A club sandwich, also called a clubhouse sandwich, is a sandwich consisting of bread (traditionally toasted), sliced cooked poultry, fried bacon, lettuce, tomato, and mayonnaise. 
It is often cut into quarters or halves and held together by cocktail sticks. Modern versions frequently have two layers which are separated by an additional slice of bread.

History
The club sandwich may have originated at the Union Club of New York City. The earliest known reference to the sandwich, an article that appeared in The Evening World on November 18, 1889, is also an early recipe: "Have you tried a Union Club sandwich yet? Two toasted pieces of Graham bread, with a layer of turkey or chicken and ham between them, served warm."  Several other early references also credit the chef of the Union Club with creating the sandwich.

Another theory is that the club sandwich was invented at the Saratoga Club in Saratoga Springs, New York, after Richard Canfield bought it and made it into the Canfield Casino in 1894. 

Other sources find the origin of the club sandwich to be up for debate.

The sandwich appeared on U.S. restaurant menus as early as 1899. The earliest reference to the sandwich in published fiction is from Conversations of a Chorus Girl, a 1903 book by Ray Cardell. Historically, club sandwiches featured slices of chicken, but with time, turkey has become increasingly common. An 1897 recipe has three layers, with the chicken and ham separated not by a slice of bread, but by a lettuce leaf.

Ingredients
As with a BLT, toasted white bread is standard, along with iceberg lettuce, bacon, and tomatoes. The sandwich is usually dressed with mayonnaise. Variations on the traditional club sandwich abound. Some replace the poultry meat with eggs (a "breakfast club") or roast beef. Others use ham instead of, or in addition to, bacon, or add slices of cheese.

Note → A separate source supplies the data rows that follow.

## config.mk

```make
export PLATFORM = sky130hd
export DESIGN_NAME = hcmb_decode
export DESIGN_NICKNAME = d
export VERILOG_FILES = /design/src/design/hcmb_pkg.sv /design/src/design/hcmb_decode.sv
export SDC_FILE = /design/constraint.sdc
export NUM_CORES = 1
export LEC_CHECK = 0
export BUFFER_PORTS_ARGS = -buffer_cell sky130_fd_sc_hd__buf_4
export CORE_ASPECT_RATIO = 1.25
export CORE_MARGIN = 4
export CORE_UTILIZATION = 33
export DETAILED_ROUTE_END_ITERATION = 10
export GPL_TIMING_DRIVEN = 0
export PLACE_DENSITY = 0.82
export REMOVE_ABC_BUFFERS = 1
export SLEW_MARGIN = 20
export SYNTH_ARGS = -nofsm -noshare
export SYNTH_HDL_FRONTEND = slang
export SYNTH_SLANG_ARGS = --single-unit
```

## constraint.sdc

```tcl
create_clock -name vclk -period 2.1
set_input_delay 0.42 -clock vclk [all_inputs]
set_output_delay 0.42 -clock vclk [all_outputs]
set_load 0.01 [all_outputs]
```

Various kinds of mustard and sliced pickles may be added.  Upscale variations include the oyster club, the salmon club, and Dungeness crab melt. 

In 2000, Burger King came under fire for its chicken club, which contained 700 calories, 44 grams of fat (nine of them saturated), and 1,300 milligrams of sodium, as well as the trans fat from the fryer shortening.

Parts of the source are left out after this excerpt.